= Ganiou Soglo =

Beninese politician (born 1962)

Ganiou Soglo (born November 4, 1962) is a Beninese politician of the Benin Rebirth Party (RB) who served in the government for a time as Minister of Culture, Literacy, and the Promotion of National Languages. He is the son of former President Nicéphore Soglo and brother of Léhady Soglo.

Soglo, the youngest son of former President Nicéphore Soglo and former First Lady Rosine Vieyra Soglo, was born in Paris. He was elected as an RB candidate to the National Assembly of Benin in the March 2003 parliamentary election. Later, he was a candidate in the March 2006 presidential election, running despite his party's choice of Léhady Soglo as its candidate. Ganiou won about 5,000 votes, or 0.17% of the vote.

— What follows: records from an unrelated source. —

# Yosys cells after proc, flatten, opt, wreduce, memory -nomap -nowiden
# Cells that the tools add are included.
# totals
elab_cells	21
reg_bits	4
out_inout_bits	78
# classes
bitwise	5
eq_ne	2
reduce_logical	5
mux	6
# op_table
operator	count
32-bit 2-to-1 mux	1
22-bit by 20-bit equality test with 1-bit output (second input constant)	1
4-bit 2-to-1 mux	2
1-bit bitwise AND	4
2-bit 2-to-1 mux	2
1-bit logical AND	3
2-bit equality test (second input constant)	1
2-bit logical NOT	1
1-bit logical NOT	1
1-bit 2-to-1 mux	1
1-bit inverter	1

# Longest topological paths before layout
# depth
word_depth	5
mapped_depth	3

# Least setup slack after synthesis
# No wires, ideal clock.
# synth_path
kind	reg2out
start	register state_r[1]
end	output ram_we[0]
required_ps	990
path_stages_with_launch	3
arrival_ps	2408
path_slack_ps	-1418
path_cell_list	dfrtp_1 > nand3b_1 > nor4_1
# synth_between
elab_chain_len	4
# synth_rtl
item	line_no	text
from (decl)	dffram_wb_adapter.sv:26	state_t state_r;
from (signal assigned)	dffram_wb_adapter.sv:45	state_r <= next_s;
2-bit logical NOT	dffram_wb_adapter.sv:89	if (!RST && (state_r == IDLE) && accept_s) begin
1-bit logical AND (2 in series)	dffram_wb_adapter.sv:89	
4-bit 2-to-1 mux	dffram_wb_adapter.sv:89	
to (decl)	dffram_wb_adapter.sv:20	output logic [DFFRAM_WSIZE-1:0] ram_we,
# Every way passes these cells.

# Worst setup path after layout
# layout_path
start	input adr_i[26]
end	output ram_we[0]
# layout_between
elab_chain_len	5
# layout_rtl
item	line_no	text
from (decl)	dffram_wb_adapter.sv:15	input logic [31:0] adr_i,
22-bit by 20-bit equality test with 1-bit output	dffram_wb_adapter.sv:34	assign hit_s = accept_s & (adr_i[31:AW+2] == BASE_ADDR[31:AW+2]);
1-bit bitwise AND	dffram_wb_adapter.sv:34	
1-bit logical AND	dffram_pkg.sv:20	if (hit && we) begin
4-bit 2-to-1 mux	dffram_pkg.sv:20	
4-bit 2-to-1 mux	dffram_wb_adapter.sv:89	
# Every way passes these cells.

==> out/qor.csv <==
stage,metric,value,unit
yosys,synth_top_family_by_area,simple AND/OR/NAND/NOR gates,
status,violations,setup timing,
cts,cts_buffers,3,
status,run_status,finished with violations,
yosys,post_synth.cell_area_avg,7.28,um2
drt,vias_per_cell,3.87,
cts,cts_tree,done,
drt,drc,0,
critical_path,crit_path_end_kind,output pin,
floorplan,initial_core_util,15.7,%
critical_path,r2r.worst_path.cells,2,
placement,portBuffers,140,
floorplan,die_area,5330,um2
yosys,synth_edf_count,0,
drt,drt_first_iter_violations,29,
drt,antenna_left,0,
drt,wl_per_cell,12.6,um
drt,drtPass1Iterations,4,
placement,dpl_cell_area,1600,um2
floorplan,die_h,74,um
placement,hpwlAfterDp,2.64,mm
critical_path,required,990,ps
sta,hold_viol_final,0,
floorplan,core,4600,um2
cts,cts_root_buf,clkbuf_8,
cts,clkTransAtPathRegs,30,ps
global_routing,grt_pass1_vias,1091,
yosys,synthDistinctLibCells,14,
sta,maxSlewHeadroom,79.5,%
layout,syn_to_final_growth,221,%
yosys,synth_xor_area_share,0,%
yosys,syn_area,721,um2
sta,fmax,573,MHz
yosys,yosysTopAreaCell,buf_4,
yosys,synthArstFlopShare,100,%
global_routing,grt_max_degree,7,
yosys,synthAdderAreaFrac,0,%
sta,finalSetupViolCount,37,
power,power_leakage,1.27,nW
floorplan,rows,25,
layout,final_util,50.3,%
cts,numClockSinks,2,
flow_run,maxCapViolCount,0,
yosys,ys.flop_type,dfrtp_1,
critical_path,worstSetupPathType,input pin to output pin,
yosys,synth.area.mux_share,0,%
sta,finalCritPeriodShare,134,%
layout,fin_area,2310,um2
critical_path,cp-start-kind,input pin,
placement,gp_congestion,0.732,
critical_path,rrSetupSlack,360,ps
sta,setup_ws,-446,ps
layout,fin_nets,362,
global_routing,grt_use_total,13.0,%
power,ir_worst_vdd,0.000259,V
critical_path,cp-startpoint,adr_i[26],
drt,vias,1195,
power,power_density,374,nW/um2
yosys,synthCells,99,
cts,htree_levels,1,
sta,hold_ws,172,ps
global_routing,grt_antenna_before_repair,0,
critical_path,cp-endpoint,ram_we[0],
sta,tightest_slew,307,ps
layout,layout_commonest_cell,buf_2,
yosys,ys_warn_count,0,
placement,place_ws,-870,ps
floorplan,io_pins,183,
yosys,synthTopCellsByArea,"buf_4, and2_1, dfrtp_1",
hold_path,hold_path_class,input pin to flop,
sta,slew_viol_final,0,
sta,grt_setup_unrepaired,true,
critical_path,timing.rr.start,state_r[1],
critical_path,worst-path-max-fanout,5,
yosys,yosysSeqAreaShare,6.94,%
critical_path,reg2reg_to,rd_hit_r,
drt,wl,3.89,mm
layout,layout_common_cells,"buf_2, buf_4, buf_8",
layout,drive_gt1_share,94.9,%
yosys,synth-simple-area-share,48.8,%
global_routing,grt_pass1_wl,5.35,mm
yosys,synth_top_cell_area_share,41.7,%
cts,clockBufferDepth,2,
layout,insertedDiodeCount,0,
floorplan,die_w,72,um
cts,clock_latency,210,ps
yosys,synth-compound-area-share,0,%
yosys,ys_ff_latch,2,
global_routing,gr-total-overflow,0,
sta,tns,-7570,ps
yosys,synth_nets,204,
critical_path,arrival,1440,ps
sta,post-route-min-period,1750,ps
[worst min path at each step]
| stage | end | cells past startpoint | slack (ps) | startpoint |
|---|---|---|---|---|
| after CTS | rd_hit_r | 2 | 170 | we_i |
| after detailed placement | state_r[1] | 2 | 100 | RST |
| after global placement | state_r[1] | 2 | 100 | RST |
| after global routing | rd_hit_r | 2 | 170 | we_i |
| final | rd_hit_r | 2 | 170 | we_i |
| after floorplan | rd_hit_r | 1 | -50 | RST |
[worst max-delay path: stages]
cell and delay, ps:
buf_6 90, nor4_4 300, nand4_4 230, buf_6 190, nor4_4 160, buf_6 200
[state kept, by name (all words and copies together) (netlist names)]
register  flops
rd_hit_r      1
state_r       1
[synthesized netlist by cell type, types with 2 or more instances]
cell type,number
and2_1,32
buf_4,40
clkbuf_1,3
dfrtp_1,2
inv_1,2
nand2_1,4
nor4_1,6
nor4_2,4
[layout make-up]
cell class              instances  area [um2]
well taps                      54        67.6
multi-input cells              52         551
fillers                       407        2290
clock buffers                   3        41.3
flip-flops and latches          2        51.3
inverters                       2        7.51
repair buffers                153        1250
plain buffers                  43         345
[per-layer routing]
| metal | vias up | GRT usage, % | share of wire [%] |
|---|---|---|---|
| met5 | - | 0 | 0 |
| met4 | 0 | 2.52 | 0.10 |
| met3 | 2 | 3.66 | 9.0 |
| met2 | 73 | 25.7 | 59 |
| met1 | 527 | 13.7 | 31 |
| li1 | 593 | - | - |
## config.mk

```make
export PLATFORM = sky130hd
export DESIGN_NAME = ctrl_decode_seq
export DESIGN_NICKNAME = d
export VERILOG_FILES = /design/src/rtl/rv32_ctrl_pkg.sv /design/src/rtl/ctrl_decode_comb.sv /design/src/rtl/ctrl_decode_seq.sv
export SDC_FILE = /design/constraint.sdc
export NUM_CORES = 1
export LEC_CHECK = 0
export CAP_MARGIN = 20
export CELL_PAD_IN_SITES_DETAIL_PLACEMENT = 1
export CELL_PAD_IN_SITES_GLOBAL_PLACEMENT = 1
export CORE_MARGIN = 2
export CORE_UTILIZATION = 45
export DETAILED_ROUTE_END_ITERATION = 10
export DONT_BUFFER_PORTS = 1
export PLACE_DENSITY = 0.78
export SKIP_CTS_REPAIR_TIMING = 1
export SYNTH_ARGS = -nofsm -noshare
export SYNTH_HDL_FRONTEND = slang
export SYNTH_SLANG_ARGS = --single-unit
```

## constraint.sdc

```tcl
create_clock -name clk -period 3 [get_ports clk]
set_input_delay 0.3 -clock clk [delete_from_list [all_inputs] [get_ports clk]]
set_output_delay 0.3 -clock clk [all_outputs]
set_load 0.005 [all_outputs]
```

## src/rtl/rv32_ctrl_pkg.sv

```systemverilog
// rv32_ctrl_pkg
//   Shared definitions for the ID-stage control decode slice:
//   RV32 opcode/funct7 constants, ALU-op groups, immediate-type (IMM_TYPE)
//   encodings, branch/jump and write-back select encodings, the div-hold
//   FSM state enum and the registered control-bundle struct.
//   Build option: RV32M_DECODE_EN (see ctrl_decode_comb / ctrl_decode_seq).
package rv32_ctrl_pkg;

  localparam logic [6:0] OP_LUI    = 7'b0110111;
  localparam logic [6:0] OP_AUIPC  = 7'b0010111;
  localparam logic [6:0] OP_JAL    = 7'b1101111;
  localparam logic [6:0] OP_JALR   = 7'b1100111;
  localparam logic [6:0] OP_BRANCH = 7'b1100011;
  localparam logic [6:0] OP_LOAD   = 7'b0000011;
  localparam logic [6:0] OP_STORE  = 7'b0100011;
  localparam logic [6:0] OP_IMM    = 7'b0010011;
  localparam logic [6:0] OP_REG    = 7'b0110011;
  localparam logic [6:0] OP_FENCE  = 7'b0001111;
  localparam logic [6:0] OP_SYSTEM = 7'b1110011;

  localparam logic [6:0] F7_BASE   = 7'b0000000;
  localparam logic [6:0] F7_ALT    = 7'b0100000;
  localparam logic [6:0] F7_MULDIV = 7'b0000001;

  // alu_op = {group, funct3}; group selects base / alternate (SUB, SRA) / M-ext.
  localparam logic [1:0] ALU_GRP_BASE = 2'b00;
  localparam logic [1:0] ALU_GRP_ALT  = 2'b01;
  localparam logic [1:0] ALU_GRP_MD   = 2'b10;
  localparam logic [4:0] ALU_ADD      = 5'b00000;
  localparam logic [4:0] ALU_SUB      = 5'b01000;
  localparam logic [4:0] ALU_PASSB    = 5'b11000;

  // IMM_TYPE encodings carried on imm_sel.
  localparam logic [3:0] IMM_NONE = 4'd0;
  localparam logic [3:0] IMM_I    = 4'd1;
  localparam logic [3:0] IMM_S    = 4'd2;
  localparam logic [3:0] IMM_B    = 4'd3;
  localparam logic [3:0] IMM_U    = 4'd4;
  localparam logic [3:0] IMM_J    = 4'd5;

  localparam logic [2:0] BJ_NONE   = 3'b000;
  localparam logic [2:0] BJ_BRANCH = 3'b001;
  localparam logic [2:0] BJ_JAL    = 3'b010;
  localparam logic [2:0] BJ_JALR   = 3'b100;

  localparam logic [1:0] WB_ALU = 2'b00;
  localparam logic [1:0] WB_MEM = 2'b01;
  localparam logic [1:0] WB_PC4 = 2'b10;

  typedef enum logic {
    ST_IDLE    = 1'b0,
    ST_DIVHOLD = 1'b1
  } state_e;

  // mem_write = {store, size}; mem_read = {load, funct3}.
  typedef struct packed {
    logic [4:0] alu_op;
    logic       reg_write_en;
    logic [2:0] mem_write;
    logic [3:0] mem_read;
    logic [2:0] branch_jump;
    logic [3:0] imm_sel;
    logic       data1_alu_sel;  // 1: PC as operand A
    logic       data2_alu_sel;  // 1: immediate as operand B
    logic [1:0] wb_sel;
  } ctrl_t;

endpackage

```

## src/rtl/ctrl_decode_comb.sv

```systemverilog
// ctrl_decode_comb
//   Purely combinational RV32I(+M) instruction decoder.
//   Ports:
//     instr_i   in  32  instruction word
//     ctrl_o    out     control bundle (ctrl_t)
//     illegal_o out  1  unknown opcode / funct7
//     is_div_o  out  1  DIV/DIVU/REM/REMU (only with RV32M_DECODE_EN)
//   Build option: RV32M_DECODE_EN enables funct7=0000001 R-type decode.
module ctrl_decode_comb
  import rv32_ctrl_pkg::*;
(
  input  logic [31:0] instr_i,
  output ctrl_t       ctrl_o,
  output logic        illegal_o,
  output logic        is_div_o
);

  logic [6:0] opcode;
  logic [2:0] funct3;
  logic [6:0] funct7;

  assign opcode = instr_i[6:0];
  assign funct3 = instr_i[14:12];
  assign funct7 = instr_i[31:25];

  // Register specifiers are not needed for control decode.
  logic unused_fields;
  assign unused_fields = ^{instr_i[24:15], instr_i[11:7]};

  always_comb begin
    ctrl_o    = '0;
    illegal_o = 1'b0;
    is_div_o  = 1'b0;
    case (opcode)
      OP_LUI: begin
        ctrl_o.reg_write_en  = 1'b1;
        ctrl_o.imm_sel       = IMM_U;
        ctrl_o.data2_alu_sel = 1'b1;
        ctrl_o.alu_op        = ALU_PASSB;
      end
      OP_AUIPC: begin
        ctrl_o.reg_write_en  = 1'b1;
        ctrl_o.imm_sel       = IMM_U;
        ctrl_o.data1_alu_sel = 1'b1;
        ctrl_o.data2_alu_sel = 1'b1;
      end
      OP_JAL: begin
        ctrl_o.reg_write_en  = 1'b1;
        ctrl_o.imm_sel       = IMM_J;
        ctrl_o.data1_alu_sel = 1'b1;
        ctrl_o.data2_alu_sel = 1'b1;
        ctrl_o.branch_jump   = BJ_JAL;
        ctrl_o.wb_sel        = WB_PC4;
      end
      OP_JALR: begin
        ctrl_o.reg_write_en  = 1'b1;
        ctrl_o.imm_sel       = IMM_I;
        ctrl_o.data2_alu_sel = 1'b1;
        ctrl_o.branch_jump   = BJ_JALR;
        ctrl_o.wb_sel        = WB_PC4;
      end
      OP_BRANCH: begin
        ctrl_o.imm_sel     = IMM_B;
        ctrl_o.branch_jump = BJ_BRANCH;
        ctrl_o.alu_op      = ALU_SUB;
      end
      OP_LOAD: begin
        ctrl_o.reg_write_en  = 1'b1;
        ctrl_o.imm_sel       = IMM_I;
        ctrl_o.data2_alu_sel = 1'b1;
        ctrl_o.mem_read      = {1'b1, funct3};
        ctrl_o.wb_sel        = WB_MEM;
      end
      OP_STORE: begin
        ctrl_o.imm_sel       = IMM_S;
        ctrl_o.data2_alu_sel = 1'b1;
        ctrl_o.mem_write     = {1'b1, funct3[1:0]};
      end
      OP_IMM: begin
        ctrl_o.reg_write_en  = 1'b1;
        ctrl_o.imm_sel       = IMM_I;
        ctrl_o.data2_alu_sel = 1'b1;
        ctrl_o.alu_op        = {ALU_GRP_BASE, funct3};
        // funct7 is only an opcode extension for the shift-immediates.
        if (funct3 == 3'b001) begin
          if (funct7 != F7_BASE) illegal_o = 1'b1;
        end else if (funct3 == 3'b101) begin
          if (funct7 == F7_ALT) ctrl_o.alu_op = {ALU_GRP_ALT, funct3};
          else if (funct7 != F7_BASE) illegal_o = 1'b1;
        end
      end
      OP_REG: begin
        ctrl_o.reg_write_en = 1'b1;
        case (funct7)
          F7_BASE: ctrl_o.alu_op = {ALU_GRP_BASE, funct3};
          F7_ALT: begin
            if (funct3 == 3'b000 || funct3 == 3'b101) ctrl_o.alu_op = {ALU_GRP_ALT, funct3};
            else illegal_o = 1'b1;
          end
          F7_MULDIV: begin
`ifdef RV32M_DECODE_EN
            ctrl_o.alu_op = {ALU_GRP_MD, funct3};
            is_div_o      = funct3[2];
`else
            illegal_o = 1'b1;
`endif
          end
          default: illegal_o = 1'b1;
        endcase
      end
      OP_FENCE, OP_SYSTEM: begin
        ctrl_o = '0;
      end
      default: illegal_o = 1'b1;
    endcase
    // An illegal instruction must never write architectural or memory state.
    if (illegal_o) begin
      ctrl_o.reg_write_en = 1'b0;
      ctrl_o.mem_write    = '0;
      ctrl_o.mem_read     = '0;
    end
  end

endmodule

```

## src/rtl/ctrl_decode_seq.sv

```systemverilog
// ctrl_decode_seq
//   ID-stage control decode with valid/ready handshake, one-cycle registered
//   control bundle and a divide hold that stalls decode for DIV_CYCLES.
//   Ports:
//     clk, reset            clock, synchronous active-high reset
//     instr, in_valid       instruction from IF/ID; in_ready = accepted
//     out_valid, out_ready  control bundle handshake toward ID/EX
//     flush                 kill held bundle and any divide hold
//     alu_op .. wb_sel      registered control bundle
//     illegal, busy         registered illegal flag, divide hold active
//   Build option: RV32M_DECODE_EN enables M-extension decode and the hold FSM;
//   without it busy is tied 0.
//
//   state      | meaning
//   -----------+-----------------------------------------------
//   ST_IDLE    | decode accepting when output slot is free
//   ST_DIVHOLD | divide issued; in_ready low while counter runs
module ctrl_decode_seq
  import rv32_ctrl_pkg::*;
#(
  parameter int DIV_CYCLES = 32,
  parameter int CNT_W      = 6
) (
  input  logic        clk,
  input  logic        reset,
  input  logic [31:0] instr,
  input  logic        in_valid,
  output logic        in_ready,
  output logic        out_valid,
  input  logic        out_ready,
  input  logic        flush,
  output logic [4:0]  alu_op,
  output logic        reg_write_en,
  output logic [2:0]  mem_write,
  output logic [3:0]  mem_read,
  output logic [2:0]  branch_jump,
  output logic [3:0]  imm_sel,
  output logic        data1_alu_sel,
  output logic        data2_alu_sel,
  output logic [1:0]  wb_sel,
  output logic        illegal,
  output logic        busy
);

  if (DIV_CYCLES < 2 || DIV_CYCLES > 64 || (2 ** CNT_W) < DIV_CYCLES) begin : g_param_chk
    $error("ctrl_decode_seq: DIV_CYCLES must be 2..64 and fit in CNT_W bits");
  end

  ctrl_t dec_ctrl;
  logic  dec_illegal;
  logic  dec_is_div;

  ctrl_decode_comb u_dec (
    .instr_i   (instr),
    .ctrl_o    (dec_ctrl),
    .illegal_o (dec_illegal),
    .is_div_o  (dec_is_div)
  );

  ctrl_t bundle_q;
  logic  out_valid_q;
  logic  illegal_q;
  logic  busy_int;
  logic  accept;

  // Flush wins over a same-cycle accept, so in_ready drops with it to keep
  // the upstream handshake truthful.
  assign in_ready = !busy_int && (!out_valid_q || out_ready) && !flush;
  assign accept   = in_valid && in_ready;

  always_ff @(posedge clk) begin
    if (reset) begin
      bundle_q    <= '0;
      out_valid_q <= 1'b0;
      illegal_q   <= 1'b0;
    end else if (flush) begin
      out_valid_q <= 1'b0;
      illegal_q   <= 1'b0;
    end else if (accept) begin
      bundle_q    <= dec_ctrl;
      illegal_q   <= dec_illegal;
      out_valid_q <= 1'b1;
    end else if (out_ready) begin
      out_valid_q <= 1'b0;
    end
  end

`ifdef RV32M_DECODE_EN
  state_e           state_q, state_d;
  logic [CNT_W-1:0] cnt_q, cnt_d;

  always_ff @(posedge clk) begin
    if (reset) begin
      state_q <= ST_IDLE;
      cnt_q   <= '0;
    end else begin
      state_q <= state_d;
      cnt_q   <= cnt_d;
    end
  end

  // Counter loads DIV_CYCLES-1 and the hold exits the cycle after it reads 0,
  // giving DIV_CYCLES busy cycles.
  always_comb begin
    state_d = state_q;
    cnt_d   = cnt_q;
    case (state_q)
      ST_IDLE: begin
        if (accept && dec_is_div) begin
          state_d = ST_DIVHOLD;
          cnt_d   = CNT_W'(DIV_CYCLES - 1);
        end
      end
      ST_DIVHOLD: begin
        if (cnt_q == '0) state_d = ST_IDLE;
        else             cnt_d   = cnt_q - CNT_W'(1);
      end
      default: state_d = ST_IDLE;
    endcase
    if (flush) begin
      state_d = ST_IDLE;
      cnt_d   = '0;
    end
  end

  assign busy_int = (state_q == ST_DIVHOLD);
`else
  logic unused_is_div;
  assign unused_is_div = dec_is_div;
  assign busy_int      = 1'b0;
`endif

  assign out_valid     = out_valid_q;
  assign illegal       = illegal_q;
  assign busy          = busy_int;
  assign alu_op        = bundle_q.alu_op;
  assign reg_write_en  = bundle_q.reg_write_en;
  assign mem_write     = bundle_q.mem_write;
  assign mem_read      = bundle_q.mem_read;
  assign branch_jump   = bundle_q.branch_jump;
  assign imm_sel       = bundle_q.imm_sel;
  assign data1_alu_sel = bundle_q.data1_alu_sel;
  assign data2_alu_sel = bundle_q.data2_alu_sel;
  assign wb_sel        = bundle_q.wb_sel;

endmodule
```

==> qor.csv <==
stage,metric,value,unit
sta,finalSetupTns,0,ns
worst_setup_path,crit_chain,nand2b_1 > nand3b_4 > nor3_1 > o41ai_1 > a21oi_1,
global_routing,grt_max_degree,28,
sta,hold_violations,0,
sta,rsz0062_at_grt,false,
power_and_ir_drop,seqPwrFrac,0.602,
placement,pre_cts_ws,1.313,ns
logic_synthesis,synthFlopType,dfxtp_1,
worst_setup_path,crit_type,reg2reg,
cts,clkTransAtPathRegs,0.16,ns
power_and_ir_drop,power,0.5657,mW
worst_setup_path,critPathMaxFanout,27,
sta,finClkSkew,0.005275,ns
sta,max_freq,579.3,MHz
power_and_ir_drop,internal_power,0.4099,mW
worst_setup_path,end_kind,flop,
logic_synthesis,synth_seq_area_share,0.3980,
cts,clock_latency,0.34,ns
floorplan,dieArea,3233,sq um
sta,timing.final.ws_setup,1.274,ns
worst_setup_path,critical_path_buf_inv_count,0,
placement,dpl.hpwl,2373,um
sta,slew_headroom,0.6047,
sta,final-setup-viol-count,0,
worst_setup_path,worstSetupStartpointType,flop,
worst_setup_path,slowest_delay,0.54,ns
global_routing,grt_use_total,0.2202,
placement,gp_congestion,0.7929,
global_routing,gr-total-overflow,0,
logic_synthesis,ys_types,42,
power_and_ir_drop,p_per_area,429.8,nW/um^2
routing,wl_per_cell,18.49,um
worst_setup_path,reg2reg_setup_slack,1.27,ns
finish,nets,193,
global_routing,grt_pass1_wl,5561,um
sta,tightest_slew,0.5880,ns
finish,drive_gt1_frac,0.08387,
finish,n_antenna_cell,0,
routing,num_vias,1125,
power_and_ir_drop,clockPowerShare,0.301,
power_and_ir_drop,power_frac_comb,0.097,
routing,drc_errors,0,
worst_setup_path,required,3.29,ns
logic_synthesis,ys_seq_elements,25,
cts,cts_max_level,1,
floorplan,die_w,56.86,um
sta,slew_violations,0,
worst_hold_path,min-delay-path-class,in2reg,
logic_synthesis,synth_warnings,0,
global_routing,first_global_vias,1164,
routing,antenna_left,0,
placement,port_buffers,0,
logic_synthesis,synthArstFlopShare,0,
finish,final_util,0.4857,
logic_synthesis,syn_inst,157,
logic_synthesis,synth_edf_count,0,
floorplan,start_util,0.4640,
logic_synthesis,yosysTopAreaCell,dfxtp_1,
worst_setup_path,crit_family,simple AND/OR/NAND/NOR gates,
sta,min_period,1.726,ns
power_and_ir_drop,swShare,0.2754,
logic_synthesis,syn_area,1257,sq um
logic_synthesis,yosysTopAreaCellShare,0.3980,
power_and_ir_drop,switchingPower,0.1558,mW
cts,cts_tree,yes,
global_routing,antenna_found_initial,0,
cts,clockBufferDepth,2,
routing,routed_wl,3440,um
logic_synthesis,syn_avg_cell_area,8.009,sq um
floorplan,ios,65,
cts,cts.sinks,25,
cts,root_buffer,clkbuf_4,
run_status,status,completed,
power_and_ir_drop,ir_worst_vdd,0.3022,mV
floorplan,rows,19,
floorplan,die_h,56.86,um
logic_synthesis,synth.area.top_cells,"dfxtp_1, nor2_1, a21oi_1",
floorplan,core-area,2710,sq um
power_and_ir_drop,power_leakage,0.4659,nW
finish,n_fill_cell,355,
run,maxCapViolCount,0,
worst_setup_path,cp.arrival,2.01,ns
cts,cts_buffers,3,
routing,firstDrtPassIters,4,
finish,area_growth,4.676,%
sta,post-route-period-util,0.5754,
routing,drt_iter0_drc,34,
routing,viasPerCell,6.048,
sta,finalHoldWorstSlack,0.01158,ns
worst_setup_path,worst_path_max_delay_cell,nor3_1,
===== config.mk =====
export PLATFORM = sky130hd
export DESIGN_NAME = mem_port_arbiter
export DESIGN_NICKNAME = d
export VERILOG_FILES = /design/src/rtl/mem_port_arbiter_pkg.sv /design/src/rtl/mem_port_arbiter_watchdog.sv /design/src/rtl/mem_port_arbiter.sv
export SDC_FILE = /design/constraint.sdc
export NUM_CORES = 1
export LEC_CHECK = 0
export CORE_MARGIN = 4
export CORE_UTILIZATION = 30
export DETAILED_ROUTE_END_ITERATION = 7
export HOLD_SLACK_MARGIN = 0.03
export SETUP_SLACK_MARGIN = 0.3
export SYNTH_ARGS = -nofsm -noshare
export SYNTH_HDL_FRONTEND = slang
export SYNTH_SLANG_ARGS = --single-unit

===== constraint.sdc =====
create_clock -name clk -period 5 [get_ports clk]
set_input_delay 0.5 -clock clk [delete_from_list [all_inputs] [get_ports clk]]
set_output_delay 0.5 -clock clk [all_outputs]
set_load 0.05 [all_outputs]

===== src/rtl/mem_port_arbiter_pkg.sv =====
// mem_port_arbiter_pkg: shared state/owner encodings and defaults for the memory port arbiter
package mem_port_arbiter_pkg;
   typedef enum logic [1:0] {
      IDLE     = 2'd0,
      WAIT_GNT = 2'd1,
      WAIT_RSP = 2'd2
   } state_t;
   typedef enum logic [1:0] {
      OWN_NONE = 2'd0,
      OWN_I    = 2'd1,
      OWN_D    = 2'd2
   } owner_t;
   localparam logic [3:0] FETCH_BE = 4'hF;
endpackage


===== src/rtl/mem_port_arbiter_watchdog.sv =====
// mem_rsp_watchdog: clear/enable response counter with terminal count at TIMEOUT-1
module mem_rsp_watchdog #(
   parameter int TIMEOUT = 64
) (
   input  logic clk,
   input  logic rst_n,
   input  logic clr,
   input  logic en,
   output logic tc
);
   localparam int W = $clog2(TIMEOUT);
   logic [W-1:0] cnt;
   always_ff @(posedge clk or negedge rst_n)
      if (!rst_n) cnt <= '0;
      else if (clr) cnt <= '0;
      else if (en) cnt <= cnt + 1'b1;
   assign tc = en && (cnt == W'(TIMEOUT - 1));
endmodule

In sports, Soglo led the Sharks of the Atlantic football team for a time.

In the government of President Yayi Boni appointed on June 17, 2007, Soglo was appointed Minister of Youth, Sports, and Leisure. He was subsequently moved to the post of Minister of Culture, Literacy, and the Promotion of National Languages on October 22, 2008.

On Friday, February 5, 2021, Ganiou Soglo was shot in the chest and wounded in an ambush attack near the town of Zinvié . Soglo was a passenger in a car which traveling from a farm he owns in Abomey-Calavi when the attack took place. He was treated at Hubert Maga National University Hospital, before being flown to France for medical treatment.